## INPUT RECORDS:

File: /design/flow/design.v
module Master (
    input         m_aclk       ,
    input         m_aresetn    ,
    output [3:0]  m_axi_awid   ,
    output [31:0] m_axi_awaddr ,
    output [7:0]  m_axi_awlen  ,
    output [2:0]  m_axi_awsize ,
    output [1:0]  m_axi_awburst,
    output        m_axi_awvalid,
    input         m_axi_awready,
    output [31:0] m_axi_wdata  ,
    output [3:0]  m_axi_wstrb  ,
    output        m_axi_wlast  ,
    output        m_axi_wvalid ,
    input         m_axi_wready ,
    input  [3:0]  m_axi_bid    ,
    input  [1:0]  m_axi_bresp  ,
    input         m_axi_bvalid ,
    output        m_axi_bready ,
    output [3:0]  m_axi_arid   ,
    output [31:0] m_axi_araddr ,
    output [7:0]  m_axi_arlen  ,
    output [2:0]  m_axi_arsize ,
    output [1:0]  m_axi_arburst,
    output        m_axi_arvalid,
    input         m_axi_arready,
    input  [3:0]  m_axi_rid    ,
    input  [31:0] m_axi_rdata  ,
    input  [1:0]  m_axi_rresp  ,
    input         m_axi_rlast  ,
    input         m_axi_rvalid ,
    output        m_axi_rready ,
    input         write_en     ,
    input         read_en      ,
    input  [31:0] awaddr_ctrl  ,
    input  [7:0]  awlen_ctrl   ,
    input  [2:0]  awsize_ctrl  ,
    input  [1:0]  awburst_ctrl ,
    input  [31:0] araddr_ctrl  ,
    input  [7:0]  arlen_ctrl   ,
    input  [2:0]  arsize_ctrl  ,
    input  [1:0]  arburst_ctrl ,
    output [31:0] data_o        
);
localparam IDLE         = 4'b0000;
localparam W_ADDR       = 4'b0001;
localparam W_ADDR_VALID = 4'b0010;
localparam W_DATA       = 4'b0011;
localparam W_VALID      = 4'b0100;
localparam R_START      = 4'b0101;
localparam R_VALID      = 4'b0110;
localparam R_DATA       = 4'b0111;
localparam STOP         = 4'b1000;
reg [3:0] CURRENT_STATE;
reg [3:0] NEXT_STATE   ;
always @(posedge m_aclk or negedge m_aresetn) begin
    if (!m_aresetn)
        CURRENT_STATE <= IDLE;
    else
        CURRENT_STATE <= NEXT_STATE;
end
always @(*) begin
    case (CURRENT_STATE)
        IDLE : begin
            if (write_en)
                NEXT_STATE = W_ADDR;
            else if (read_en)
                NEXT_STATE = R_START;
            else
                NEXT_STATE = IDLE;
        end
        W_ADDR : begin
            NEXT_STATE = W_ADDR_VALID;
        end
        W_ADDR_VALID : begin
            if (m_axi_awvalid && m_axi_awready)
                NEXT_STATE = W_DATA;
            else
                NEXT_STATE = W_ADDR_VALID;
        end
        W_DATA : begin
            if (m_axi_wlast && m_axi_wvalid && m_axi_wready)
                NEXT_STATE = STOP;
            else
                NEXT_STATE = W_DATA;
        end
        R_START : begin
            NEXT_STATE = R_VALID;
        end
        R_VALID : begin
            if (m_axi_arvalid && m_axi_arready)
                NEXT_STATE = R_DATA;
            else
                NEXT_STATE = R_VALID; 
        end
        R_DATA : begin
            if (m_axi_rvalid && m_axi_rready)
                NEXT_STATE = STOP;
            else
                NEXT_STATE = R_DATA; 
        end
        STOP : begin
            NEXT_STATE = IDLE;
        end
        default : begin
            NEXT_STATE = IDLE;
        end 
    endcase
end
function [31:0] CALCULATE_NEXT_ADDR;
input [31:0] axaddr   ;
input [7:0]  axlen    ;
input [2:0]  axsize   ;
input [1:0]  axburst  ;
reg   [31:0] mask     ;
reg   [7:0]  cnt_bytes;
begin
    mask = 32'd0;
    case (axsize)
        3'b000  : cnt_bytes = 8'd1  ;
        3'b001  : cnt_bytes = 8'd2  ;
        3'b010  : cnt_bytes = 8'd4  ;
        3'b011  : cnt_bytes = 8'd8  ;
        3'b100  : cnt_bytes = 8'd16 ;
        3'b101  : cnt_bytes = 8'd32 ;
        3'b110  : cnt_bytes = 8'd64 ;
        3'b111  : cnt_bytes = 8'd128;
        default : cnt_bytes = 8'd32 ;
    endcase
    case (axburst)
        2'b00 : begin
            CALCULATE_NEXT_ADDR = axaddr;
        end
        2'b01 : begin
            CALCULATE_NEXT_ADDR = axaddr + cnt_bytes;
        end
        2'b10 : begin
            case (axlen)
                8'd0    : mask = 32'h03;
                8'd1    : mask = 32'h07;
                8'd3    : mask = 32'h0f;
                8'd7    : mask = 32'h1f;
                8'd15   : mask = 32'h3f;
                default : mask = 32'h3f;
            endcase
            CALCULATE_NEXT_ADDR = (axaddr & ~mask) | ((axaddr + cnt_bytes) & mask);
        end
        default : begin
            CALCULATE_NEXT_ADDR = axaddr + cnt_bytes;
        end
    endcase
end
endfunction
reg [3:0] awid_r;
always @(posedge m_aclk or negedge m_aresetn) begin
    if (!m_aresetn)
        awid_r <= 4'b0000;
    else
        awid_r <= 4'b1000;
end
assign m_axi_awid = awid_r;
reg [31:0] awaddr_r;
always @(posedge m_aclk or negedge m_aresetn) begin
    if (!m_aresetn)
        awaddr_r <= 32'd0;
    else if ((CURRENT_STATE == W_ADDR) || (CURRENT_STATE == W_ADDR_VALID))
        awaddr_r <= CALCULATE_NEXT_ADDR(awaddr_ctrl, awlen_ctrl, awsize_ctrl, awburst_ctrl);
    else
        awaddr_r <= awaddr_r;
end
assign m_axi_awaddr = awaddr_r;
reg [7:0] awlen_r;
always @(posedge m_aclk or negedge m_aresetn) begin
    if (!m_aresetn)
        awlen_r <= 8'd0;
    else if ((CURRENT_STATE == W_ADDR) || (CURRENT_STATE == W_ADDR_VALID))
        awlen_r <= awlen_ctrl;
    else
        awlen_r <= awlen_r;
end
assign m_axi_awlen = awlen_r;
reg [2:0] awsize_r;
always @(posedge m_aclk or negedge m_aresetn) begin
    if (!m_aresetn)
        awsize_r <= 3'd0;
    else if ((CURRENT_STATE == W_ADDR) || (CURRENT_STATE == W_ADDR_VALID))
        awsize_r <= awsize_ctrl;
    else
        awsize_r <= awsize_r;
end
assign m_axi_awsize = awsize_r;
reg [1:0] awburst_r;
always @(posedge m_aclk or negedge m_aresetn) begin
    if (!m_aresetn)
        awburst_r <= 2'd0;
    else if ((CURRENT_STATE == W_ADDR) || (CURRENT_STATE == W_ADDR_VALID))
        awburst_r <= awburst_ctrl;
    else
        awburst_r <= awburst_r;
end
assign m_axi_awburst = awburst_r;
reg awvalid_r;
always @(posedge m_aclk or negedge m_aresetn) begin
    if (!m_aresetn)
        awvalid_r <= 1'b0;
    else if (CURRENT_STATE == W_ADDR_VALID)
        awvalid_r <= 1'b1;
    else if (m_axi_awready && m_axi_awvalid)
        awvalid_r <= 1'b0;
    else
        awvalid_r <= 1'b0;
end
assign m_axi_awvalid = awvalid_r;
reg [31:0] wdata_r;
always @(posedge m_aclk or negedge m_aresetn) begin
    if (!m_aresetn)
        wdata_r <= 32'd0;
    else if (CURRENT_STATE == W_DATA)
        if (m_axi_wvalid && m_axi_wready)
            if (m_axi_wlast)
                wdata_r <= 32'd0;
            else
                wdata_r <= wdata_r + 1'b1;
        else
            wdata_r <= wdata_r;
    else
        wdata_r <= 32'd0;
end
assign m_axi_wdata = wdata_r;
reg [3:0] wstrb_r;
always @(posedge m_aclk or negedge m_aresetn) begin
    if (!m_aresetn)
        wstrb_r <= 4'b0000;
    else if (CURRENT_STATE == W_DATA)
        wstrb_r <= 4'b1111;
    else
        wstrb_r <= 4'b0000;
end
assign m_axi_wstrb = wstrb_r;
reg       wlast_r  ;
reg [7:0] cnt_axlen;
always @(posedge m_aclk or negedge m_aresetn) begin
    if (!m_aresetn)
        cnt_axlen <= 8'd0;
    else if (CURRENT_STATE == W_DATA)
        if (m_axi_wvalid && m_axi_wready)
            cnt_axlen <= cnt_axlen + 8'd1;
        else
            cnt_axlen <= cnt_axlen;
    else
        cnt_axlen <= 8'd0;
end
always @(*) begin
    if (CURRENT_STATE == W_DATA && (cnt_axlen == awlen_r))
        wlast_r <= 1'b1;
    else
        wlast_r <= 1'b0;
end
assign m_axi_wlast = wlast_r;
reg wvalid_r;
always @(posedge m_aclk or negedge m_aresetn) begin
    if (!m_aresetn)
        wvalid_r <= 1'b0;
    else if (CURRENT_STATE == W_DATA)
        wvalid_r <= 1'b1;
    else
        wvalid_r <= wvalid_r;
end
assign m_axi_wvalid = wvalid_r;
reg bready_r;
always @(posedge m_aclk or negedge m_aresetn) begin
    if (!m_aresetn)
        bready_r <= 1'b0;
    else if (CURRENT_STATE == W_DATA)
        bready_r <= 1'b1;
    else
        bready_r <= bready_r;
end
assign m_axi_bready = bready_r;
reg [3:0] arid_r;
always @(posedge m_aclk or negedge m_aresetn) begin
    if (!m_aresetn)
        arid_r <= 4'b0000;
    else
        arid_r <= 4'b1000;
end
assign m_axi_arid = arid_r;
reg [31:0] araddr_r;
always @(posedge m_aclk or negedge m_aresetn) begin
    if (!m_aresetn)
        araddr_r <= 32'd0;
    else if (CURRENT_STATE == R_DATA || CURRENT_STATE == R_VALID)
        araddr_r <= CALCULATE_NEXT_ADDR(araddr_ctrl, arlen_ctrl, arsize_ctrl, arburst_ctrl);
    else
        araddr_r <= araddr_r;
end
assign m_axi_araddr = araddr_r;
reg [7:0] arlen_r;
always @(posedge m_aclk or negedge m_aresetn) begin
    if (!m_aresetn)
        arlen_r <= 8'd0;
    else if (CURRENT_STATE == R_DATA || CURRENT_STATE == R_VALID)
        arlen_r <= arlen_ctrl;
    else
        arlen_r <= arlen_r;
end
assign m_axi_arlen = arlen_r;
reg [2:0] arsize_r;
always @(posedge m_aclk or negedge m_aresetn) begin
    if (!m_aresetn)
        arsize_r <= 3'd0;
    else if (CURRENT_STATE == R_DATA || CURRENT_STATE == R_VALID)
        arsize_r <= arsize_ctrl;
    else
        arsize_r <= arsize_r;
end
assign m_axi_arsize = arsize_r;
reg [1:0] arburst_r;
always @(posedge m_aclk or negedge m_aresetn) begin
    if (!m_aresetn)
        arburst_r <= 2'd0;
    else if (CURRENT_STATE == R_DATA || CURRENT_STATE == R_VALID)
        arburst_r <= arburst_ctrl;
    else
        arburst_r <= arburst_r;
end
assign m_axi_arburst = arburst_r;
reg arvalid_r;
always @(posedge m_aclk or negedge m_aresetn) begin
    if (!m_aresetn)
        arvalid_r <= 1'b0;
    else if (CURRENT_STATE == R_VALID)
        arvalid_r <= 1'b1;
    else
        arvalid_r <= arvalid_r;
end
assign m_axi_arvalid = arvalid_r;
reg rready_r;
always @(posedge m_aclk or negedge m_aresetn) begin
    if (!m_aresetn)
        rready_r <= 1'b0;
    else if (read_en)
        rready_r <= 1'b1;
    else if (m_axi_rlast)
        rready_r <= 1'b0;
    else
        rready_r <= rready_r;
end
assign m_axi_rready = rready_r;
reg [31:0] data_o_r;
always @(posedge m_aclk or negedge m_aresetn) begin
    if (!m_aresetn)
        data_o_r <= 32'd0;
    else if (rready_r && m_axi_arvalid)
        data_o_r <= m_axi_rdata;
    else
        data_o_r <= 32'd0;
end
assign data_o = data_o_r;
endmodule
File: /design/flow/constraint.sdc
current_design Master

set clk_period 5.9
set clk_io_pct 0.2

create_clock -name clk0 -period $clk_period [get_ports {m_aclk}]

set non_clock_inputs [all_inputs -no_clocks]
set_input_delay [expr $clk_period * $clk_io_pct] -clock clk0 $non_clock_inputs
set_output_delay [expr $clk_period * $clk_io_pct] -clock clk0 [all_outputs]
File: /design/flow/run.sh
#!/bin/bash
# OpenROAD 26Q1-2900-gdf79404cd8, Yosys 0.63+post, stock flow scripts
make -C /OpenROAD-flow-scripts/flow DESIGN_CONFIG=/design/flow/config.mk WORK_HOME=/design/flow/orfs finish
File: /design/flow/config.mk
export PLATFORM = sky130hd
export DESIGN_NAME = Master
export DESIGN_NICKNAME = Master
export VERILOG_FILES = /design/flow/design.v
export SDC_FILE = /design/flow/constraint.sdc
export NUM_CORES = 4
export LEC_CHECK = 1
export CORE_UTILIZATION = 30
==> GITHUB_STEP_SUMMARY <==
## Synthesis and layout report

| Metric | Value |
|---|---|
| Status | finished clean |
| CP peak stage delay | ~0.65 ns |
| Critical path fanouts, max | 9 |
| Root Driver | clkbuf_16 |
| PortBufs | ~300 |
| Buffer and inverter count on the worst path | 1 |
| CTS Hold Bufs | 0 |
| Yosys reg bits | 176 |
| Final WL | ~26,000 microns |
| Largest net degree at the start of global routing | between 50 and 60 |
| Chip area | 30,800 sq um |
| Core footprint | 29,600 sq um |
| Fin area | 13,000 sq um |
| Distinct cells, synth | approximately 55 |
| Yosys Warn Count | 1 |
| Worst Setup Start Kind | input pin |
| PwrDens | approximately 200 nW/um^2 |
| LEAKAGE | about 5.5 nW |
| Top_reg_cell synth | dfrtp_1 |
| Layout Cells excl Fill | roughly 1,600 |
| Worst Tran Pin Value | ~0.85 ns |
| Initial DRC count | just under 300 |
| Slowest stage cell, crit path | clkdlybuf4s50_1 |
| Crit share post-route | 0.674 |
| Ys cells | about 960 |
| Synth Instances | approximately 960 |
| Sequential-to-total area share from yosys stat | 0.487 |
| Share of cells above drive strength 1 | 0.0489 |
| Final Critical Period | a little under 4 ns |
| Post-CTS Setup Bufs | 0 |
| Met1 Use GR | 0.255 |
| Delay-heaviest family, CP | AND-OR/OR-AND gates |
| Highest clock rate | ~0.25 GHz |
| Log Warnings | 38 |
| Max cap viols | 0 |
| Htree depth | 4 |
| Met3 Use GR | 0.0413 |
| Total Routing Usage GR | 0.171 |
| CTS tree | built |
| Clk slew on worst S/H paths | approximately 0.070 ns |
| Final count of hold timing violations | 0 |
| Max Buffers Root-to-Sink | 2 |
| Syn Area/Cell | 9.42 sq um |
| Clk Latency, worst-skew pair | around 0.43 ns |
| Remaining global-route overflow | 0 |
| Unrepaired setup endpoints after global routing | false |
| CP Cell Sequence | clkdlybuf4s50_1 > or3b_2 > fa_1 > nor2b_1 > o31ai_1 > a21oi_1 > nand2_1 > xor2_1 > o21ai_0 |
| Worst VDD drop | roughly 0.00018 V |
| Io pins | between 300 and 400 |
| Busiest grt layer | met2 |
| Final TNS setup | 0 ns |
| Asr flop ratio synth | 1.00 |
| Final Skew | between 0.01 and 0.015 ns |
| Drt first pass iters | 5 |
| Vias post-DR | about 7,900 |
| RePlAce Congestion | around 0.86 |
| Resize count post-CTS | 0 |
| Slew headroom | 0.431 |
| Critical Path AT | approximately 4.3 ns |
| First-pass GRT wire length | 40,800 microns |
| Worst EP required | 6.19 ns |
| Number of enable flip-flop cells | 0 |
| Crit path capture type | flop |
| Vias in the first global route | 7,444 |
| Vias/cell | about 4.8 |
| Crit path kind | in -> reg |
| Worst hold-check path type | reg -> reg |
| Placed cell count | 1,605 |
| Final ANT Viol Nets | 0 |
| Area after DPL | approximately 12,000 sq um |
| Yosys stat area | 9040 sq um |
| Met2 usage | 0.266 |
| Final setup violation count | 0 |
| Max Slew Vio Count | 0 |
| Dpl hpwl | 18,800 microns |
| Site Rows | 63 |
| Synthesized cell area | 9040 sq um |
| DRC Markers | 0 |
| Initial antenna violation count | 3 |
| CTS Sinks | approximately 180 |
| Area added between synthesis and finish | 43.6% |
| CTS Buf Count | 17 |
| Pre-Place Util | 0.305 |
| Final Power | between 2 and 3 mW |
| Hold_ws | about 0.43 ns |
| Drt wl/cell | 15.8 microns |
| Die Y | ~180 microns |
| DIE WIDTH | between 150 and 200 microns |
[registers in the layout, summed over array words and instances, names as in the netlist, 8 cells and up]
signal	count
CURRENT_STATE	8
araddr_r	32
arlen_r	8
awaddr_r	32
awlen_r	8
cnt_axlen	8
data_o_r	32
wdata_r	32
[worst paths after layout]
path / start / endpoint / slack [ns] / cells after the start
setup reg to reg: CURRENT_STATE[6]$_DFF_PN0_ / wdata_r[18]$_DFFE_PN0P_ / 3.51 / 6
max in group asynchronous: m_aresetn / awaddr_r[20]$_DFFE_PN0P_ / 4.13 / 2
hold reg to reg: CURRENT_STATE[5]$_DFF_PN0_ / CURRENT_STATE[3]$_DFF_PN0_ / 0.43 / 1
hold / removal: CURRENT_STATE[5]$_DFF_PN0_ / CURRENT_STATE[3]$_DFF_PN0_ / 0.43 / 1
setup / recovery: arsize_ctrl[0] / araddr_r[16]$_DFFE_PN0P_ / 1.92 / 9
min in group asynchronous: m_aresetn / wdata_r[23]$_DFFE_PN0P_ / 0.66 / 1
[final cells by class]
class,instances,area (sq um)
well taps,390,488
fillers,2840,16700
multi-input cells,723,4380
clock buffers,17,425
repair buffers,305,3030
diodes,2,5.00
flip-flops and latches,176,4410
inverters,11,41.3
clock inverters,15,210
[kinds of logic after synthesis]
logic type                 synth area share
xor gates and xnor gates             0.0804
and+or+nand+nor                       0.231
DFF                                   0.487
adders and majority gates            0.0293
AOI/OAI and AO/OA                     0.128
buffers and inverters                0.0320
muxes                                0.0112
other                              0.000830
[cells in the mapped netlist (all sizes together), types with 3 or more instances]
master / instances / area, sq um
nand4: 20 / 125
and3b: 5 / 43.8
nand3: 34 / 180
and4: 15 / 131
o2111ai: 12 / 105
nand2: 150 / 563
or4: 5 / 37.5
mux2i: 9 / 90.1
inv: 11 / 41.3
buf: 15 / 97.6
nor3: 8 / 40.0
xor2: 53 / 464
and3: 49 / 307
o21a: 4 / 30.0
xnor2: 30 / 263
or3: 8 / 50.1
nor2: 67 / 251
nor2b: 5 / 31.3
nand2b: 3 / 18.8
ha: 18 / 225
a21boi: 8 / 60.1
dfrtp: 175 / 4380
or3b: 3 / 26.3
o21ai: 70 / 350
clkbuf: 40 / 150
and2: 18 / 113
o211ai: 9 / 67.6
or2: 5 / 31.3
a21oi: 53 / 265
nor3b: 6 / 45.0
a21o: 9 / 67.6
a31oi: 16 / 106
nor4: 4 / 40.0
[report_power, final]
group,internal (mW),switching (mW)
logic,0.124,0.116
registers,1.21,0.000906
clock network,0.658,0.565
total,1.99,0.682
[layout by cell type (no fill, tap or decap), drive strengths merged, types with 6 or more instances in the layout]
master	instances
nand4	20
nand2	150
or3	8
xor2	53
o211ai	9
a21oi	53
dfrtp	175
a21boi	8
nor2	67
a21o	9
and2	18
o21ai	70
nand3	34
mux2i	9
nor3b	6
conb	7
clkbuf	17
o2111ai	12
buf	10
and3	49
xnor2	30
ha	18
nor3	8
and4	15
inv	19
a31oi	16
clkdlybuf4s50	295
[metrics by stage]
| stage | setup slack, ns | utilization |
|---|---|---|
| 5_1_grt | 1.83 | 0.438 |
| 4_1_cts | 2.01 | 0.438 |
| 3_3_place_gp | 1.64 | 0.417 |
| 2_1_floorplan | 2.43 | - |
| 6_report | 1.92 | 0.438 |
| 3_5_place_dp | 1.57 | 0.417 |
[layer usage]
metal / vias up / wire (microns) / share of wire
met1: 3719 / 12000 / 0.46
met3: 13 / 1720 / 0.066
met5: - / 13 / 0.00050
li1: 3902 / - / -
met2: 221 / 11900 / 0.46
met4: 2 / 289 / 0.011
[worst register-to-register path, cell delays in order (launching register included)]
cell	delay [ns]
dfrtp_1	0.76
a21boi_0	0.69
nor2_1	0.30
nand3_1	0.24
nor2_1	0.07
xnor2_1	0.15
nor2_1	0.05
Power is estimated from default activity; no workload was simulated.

## TRY IT:
Show, from the listing above, each line that contains the word "slack".

## TASK SOLUTION:
path / start / endpoint / slack [ns] / cells after the start
| stage | setup slack, ns | utilization |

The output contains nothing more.